[Collected data]
_____

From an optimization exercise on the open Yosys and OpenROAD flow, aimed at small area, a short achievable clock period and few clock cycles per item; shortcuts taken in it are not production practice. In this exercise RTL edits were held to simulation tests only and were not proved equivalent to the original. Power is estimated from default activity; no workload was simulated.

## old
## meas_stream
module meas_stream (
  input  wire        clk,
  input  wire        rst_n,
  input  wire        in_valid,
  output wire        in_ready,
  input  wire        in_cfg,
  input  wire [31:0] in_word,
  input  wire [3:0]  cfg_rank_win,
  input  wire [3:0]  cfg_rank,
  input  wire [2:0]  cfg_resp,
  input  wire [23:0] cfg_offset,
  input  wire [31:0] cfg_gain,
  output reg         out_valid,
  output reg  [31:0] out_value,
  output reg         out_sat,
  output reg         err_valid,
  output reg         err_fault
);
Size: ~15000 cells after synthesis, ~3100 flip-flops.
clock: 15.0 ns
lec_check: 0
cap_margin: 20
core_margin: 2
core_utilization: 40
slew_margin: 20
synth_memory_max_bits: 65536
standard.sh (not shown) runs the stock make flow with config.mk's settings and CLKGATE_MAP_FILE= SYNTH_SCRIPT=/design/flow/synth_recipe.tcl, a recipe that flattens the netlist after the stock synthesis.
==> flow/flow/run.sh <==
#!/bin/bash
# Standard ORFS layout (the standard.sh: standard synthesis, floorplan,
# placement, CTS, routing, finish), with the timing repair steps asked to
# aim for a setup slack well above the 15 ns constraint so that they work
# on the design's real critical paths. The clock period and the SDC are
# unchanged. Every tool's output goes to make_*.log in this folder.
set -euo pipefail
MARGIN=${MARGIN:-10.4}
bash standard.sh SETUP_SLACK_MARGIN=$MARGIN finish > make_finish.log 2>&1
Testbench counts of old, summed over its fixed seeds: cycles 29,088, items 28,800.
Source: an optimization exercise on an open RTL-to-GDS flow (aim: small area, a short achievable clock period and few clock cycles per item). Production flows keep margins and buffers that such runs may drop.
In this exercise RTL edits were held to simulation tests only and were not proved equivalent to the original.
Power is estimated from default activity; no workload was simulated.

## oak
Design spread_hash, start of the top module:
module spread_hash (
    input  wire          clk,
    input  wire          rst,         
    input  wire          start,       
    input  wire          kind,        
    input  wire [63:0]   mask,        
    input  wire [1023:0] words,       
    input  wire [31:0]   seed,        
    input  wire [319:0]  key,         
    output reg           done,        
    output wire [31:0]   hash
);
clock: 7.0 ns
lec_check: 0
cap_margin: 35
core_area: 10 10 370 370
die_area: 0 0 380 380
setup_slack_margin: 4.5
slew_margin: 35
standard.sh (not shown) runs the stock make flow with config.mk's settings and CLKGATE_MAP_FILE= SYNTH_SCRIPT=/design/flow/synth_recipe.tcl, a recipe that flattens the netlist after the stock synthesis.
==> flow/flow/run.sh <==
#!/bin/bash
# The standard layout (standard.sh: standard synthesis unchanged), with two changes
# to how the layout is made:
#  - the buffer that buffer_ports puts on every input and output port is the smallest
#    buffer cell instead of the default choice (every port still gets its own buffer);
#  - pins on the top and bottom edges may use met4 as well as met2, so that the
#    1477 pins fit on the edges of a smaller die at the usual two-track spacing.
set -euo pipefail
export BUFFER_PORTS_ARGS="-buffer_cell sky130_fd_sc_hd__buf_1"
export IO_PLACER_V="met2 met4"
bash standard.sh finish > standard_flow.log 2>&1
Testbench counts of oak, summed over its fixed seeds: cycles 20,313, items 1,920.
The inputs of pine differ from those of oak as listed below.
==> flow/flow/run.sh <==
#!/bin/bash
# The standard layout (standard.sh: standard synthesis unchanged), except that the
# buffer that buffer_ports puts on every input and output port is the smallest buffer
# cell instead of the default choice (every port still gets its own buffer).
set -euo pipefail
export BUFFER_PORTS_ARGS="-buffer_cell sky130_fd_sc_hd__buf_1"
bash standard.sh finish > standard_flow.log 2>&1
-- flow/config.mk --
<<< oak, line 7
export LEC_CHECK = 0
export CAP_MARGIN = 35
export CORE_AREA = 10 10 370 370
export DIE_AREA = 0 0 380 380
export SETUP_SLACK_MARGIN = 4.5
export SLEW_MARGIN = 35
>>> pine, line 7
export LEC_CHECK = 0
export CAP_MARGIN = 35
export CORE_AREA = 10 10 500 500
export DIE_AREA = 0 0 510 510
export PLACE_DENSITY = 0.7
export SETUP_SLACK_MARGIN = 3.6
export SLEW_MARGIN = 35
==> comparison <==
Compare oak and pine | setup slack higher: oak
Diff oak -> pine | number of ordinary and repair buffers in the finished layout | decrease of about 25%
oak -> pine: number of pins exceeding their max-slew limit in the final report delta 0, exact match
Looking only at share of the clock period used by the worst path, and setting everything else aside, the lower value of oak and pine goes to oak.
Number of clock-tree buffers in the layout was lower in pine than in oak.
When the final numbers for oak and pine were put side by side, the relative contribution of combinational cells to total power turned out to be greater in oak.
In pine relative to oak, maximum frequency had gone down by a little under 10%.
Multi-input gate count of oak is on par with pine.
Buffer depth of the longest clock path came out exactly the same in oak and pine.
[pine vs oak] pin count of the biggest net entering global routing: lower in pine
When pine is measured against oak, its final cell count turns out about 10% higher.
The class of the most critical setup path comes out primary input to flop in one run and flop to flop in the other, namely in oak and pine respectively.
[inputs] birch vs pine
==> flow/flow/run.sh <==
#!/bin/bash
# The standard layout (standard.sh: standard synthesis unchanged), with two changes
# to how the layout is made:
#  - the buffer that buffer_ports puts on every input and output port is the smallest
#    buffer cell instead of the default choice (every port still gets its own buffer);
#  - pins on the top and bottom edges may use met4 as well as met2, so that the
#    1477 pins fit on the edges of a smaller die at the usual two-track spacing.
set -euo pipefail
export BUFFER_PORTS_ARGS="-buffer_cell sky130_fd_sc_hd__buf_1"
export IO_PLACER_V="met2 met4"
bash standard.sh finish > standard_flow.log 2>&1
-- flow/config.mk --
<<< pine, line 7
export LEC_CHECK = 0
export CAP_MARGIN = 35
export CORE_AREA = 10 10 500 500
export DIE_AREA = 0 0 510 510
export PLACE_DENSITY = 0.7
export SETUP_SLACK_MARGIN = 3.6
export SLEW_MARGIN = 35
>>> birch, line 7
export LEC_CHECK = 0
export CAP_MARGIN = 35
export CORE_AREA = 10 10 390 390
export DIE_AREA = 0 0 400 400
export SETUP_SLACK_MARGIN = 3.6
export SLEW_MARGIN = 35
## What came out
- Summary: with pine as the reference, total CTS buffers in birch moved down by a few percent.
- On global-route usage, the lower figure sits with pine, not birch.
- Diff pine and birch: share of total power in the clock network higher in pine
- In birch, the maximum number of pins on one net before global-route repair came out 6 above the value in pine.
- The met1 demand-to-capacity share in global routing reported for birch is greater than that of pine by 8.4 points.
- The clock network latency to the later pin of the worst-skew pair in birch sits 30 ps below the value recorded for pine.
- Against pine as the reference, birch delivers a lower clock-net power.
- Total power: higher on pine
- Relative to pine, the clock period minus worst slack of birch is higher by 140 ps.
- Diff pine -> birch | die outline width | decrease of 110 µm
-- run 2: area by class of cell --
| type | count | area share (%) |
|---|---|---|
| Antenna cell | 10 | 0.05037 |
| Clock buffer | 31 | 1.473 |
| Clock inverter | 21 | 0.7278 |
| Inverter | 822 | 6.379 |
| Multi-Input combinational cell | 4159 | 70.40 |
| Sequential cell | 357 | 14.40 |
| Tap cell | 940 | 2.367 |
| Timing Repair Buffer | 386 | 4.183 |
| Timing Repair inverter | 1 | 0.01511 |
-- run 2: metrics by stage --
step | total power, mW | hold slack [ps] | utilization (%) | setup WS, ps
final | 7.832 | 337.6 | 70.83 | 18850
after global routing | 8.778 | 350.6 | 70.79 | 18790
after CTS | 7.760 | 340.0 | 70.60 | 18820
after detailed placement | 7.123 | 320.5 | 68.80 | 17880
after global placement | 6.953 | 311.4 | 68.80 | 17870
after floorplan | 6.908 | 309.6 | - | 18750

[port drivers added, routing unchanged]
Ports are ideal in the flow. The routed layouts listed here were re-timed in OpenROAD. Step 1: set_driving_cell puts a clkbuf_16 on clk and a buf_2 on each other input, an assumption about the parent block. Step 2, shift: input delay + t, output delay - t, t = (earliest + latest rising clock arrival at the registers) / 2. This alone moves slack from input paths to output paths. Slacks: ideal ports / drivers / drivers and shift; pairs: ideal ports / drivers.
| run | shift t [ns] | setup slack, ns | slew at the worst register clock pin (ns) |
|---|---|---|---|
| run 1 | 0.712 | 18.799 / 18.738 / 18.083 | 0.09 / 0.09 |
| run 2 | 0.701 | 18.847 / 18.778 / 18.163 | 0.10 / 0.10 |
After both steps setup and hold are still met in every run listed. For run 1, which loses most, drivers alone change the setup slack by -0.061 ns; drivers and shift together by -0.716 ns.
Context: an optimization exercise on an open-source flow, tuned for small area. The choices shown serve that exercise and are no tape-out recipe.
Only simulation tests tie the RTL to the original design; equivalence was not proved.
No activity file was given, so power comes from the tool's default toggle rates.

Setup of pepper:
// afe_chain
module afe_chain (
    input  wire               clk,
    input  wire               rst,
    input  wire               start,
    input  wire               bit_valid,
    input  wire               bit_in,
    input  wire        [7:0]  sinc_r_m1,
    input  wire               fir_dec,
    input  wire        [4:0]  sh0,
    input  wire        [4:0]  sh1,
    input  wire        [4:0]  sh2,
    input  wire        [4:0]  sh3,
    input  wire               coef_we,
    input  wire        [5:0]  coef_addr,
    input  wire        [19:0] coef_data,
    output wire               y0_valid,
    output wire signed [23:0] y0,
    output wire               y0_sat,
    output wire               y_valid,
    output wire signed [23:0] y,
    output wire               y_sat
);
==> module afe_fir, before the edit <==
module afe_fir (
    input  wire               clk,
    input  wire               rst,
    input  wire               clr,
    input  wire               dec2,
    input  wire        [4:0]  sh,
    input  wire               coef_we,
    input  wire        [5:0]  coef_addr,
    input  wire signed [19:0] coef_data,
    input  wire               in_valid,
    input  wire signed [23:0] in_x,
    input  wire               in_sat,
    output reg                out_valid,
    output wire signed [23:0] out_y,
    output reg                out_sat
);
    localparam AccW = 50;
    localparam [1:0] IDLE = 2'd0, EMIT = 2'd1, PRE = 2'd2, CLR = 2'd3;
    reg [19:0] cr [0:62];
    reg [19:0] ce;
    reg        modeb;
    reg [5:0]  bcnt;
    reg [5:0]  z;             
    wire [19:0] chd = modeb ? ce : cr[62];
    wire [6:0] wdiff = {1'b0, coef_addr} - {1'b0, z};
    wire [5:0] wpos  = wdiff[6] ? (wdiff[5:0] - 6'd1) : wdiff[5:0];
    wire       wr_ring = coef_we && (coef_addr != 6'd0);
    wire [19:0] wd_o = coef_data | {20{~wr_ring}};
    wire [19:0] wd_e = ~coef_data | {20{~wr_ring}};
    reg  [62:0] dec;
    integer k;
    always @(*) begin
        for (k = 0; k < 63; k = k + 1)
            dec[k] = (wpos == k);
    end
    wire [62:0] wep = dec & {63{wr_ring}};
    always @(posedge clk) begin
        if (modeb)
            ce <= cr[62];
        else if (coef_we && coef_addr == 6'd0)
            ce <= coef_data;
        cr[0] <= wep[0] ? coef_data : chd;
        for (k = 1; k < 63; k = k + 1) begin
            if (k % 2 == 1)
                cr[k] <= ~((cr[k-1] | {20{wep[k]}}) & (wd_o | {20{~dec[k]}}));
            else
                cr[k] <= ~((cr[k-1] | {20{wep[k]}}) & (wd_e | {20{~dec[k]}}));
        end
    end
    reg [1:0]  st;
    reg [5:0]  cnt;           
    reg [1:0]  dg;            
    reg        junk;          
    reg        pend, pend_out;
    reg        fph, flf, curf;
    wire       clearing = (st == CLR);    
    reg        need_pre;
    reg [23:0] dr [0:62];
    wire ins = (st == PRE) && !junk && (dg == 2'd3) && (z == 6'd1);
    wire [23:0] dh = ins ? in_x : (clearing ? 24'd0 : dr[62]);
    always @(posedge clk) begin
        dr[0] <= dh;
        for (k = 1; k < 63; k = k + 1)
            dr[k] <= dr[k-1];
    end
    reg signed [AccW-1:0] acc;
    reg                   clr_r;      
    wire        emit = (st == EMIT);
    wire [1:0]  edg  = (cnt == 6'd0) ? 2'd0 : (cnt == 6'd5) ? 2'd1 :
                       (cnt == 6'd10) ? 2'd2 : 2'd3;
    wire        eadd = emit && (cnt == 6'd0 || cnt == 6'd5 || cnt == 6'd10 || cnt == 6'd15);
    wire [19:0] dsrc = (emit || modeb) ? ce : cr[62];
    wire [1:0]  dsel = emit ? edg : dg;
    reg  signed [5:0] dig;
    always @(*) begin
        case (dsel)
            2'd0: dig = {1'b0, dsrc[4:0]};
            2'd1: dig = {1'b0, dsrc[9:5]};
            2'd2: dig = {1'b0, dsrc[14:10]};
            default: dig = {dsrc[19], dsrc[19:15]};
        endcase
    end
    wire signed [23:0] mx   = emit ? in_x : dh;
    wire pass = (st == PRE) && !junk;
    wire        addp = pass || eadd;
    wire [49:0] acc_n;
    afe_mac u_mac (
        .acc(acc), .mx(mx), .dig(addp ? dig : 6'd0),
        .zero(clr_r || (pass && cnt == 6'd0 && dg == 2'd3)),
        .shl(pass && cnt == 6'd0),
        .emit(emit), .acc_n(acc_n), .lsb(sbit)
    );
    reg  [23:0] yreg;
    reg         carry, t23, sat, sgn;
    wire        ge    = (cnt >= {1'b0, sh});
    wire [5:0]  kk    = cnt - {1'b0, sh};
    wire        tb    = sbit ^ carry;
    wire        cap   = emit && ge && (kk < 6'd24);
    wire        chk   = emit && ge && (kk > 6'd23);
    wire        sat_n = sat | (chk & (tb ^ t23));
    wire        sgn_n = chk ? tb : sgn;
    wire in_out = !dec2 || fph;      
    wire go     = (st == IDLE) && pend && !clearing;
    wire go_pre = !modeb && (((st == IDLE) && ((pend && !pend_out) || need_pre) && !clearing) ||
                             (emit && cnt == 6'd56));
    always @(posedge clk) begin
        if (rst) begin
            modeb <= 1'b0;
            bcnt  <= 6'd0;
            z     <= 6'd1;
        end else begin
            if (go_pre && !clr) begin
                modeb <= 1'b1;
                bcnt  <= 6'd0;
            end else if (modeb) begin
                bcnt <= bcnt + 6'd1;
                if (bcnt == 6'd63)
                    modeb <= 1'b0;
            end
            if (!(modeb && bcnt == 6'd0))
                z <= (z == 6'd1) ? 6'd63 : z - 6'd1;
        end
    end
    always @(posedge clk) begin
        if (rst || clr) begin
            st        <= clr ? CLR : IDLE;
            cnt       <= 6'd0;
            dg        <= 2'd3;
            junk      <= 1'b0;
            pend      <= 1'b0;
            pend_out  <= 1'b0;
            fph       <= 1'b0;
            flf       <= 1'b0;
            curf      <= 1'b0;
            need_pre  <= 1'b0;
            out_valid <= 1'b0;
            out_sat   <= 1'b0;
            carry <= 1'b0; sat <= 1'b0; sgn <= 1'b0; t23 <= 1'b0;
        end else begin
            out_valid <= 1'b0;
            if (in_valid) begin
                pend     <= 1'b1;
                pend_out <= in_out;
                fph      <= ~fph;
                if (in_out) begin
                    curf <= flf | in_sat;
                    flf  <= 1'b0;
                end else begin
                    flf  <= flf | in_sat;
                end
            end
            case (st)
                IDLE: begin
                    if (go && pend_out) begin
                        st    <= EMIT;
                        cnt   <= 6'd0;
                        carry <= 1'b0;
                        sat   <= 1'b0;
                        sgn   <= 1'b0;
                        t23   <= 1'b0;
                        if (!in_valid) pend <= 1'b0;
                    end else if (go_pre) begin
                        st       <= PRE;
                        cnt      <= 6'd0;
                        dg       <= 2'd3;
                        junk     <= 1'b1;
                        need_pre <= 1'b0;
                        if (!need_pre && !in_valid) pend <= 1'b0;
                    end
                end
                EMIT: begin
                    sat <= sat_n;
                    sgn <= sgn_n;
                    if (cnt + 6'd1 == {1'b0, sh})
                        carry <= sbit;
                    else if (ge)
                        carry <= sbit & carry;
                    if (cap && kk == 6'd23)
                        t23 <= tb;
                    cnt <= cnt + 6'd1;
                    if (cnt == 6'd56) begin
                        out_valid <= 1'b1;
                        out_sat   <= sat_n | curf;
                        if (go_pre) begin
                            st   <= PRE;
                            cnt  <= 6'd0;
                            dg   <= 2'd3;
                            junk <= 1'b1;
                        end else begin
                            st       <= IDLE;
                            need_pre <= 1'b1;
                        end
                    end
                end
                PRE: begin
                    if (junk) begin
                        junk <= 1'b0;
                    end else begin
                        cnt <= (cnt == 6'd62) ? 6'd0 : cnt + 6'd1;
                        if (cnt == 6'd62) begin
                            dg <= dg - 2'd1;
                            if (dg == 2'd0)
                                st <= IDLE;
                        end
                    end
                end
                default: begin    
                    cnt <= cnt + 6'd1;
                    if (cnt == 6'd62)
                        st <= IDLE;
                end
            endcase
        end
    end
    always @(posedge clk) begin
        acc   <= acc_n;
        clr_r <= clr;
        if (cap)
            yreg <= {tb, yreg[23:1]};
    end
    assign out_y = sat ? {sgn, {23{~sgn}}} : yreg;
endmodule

_____

> [Problem] Reproduce the entries above exactly, but only the lines between the line holding "31 | 1.473 |" and the line holding "[port drivers added, routing unchanged]", inclusive.

> [Solution to this problem]
| Clock buffer | 31 | 1.473 |
| Clock inverter | 21 | 0.7278 |
| Inverter | 822 | 6.379 |
| Multi-Input combinational cell | 4159 | 70.40 |
| Sequential cell | 357 | 14.40 |
| Tap cell | 940 | 2.367 |
| Timing Repair Buffer | 386 | 4.183 |
| Timing Repair inverter | 1 | 0.01511 |
-- run 2: metrics by stage --
step | total power, mW | hold slack [ps] | utilization (%) | setup WS, ps
final | 7.832 | 337.6 | 70.83 | 18850
after global routing | 8.778 | 350.6 | 70.79 | 18790
after CTS | 7.760 | 340.0 | 70.60 | 18820
after detailed placement | 7.123 | 320.5 | 68.80 | 17880
after global placement | 6.953 | 311.4 | 68.80 | 17870
after floorplan | 6.908 | 309.6 | - | 18750

[port drivers added, routing unchanged]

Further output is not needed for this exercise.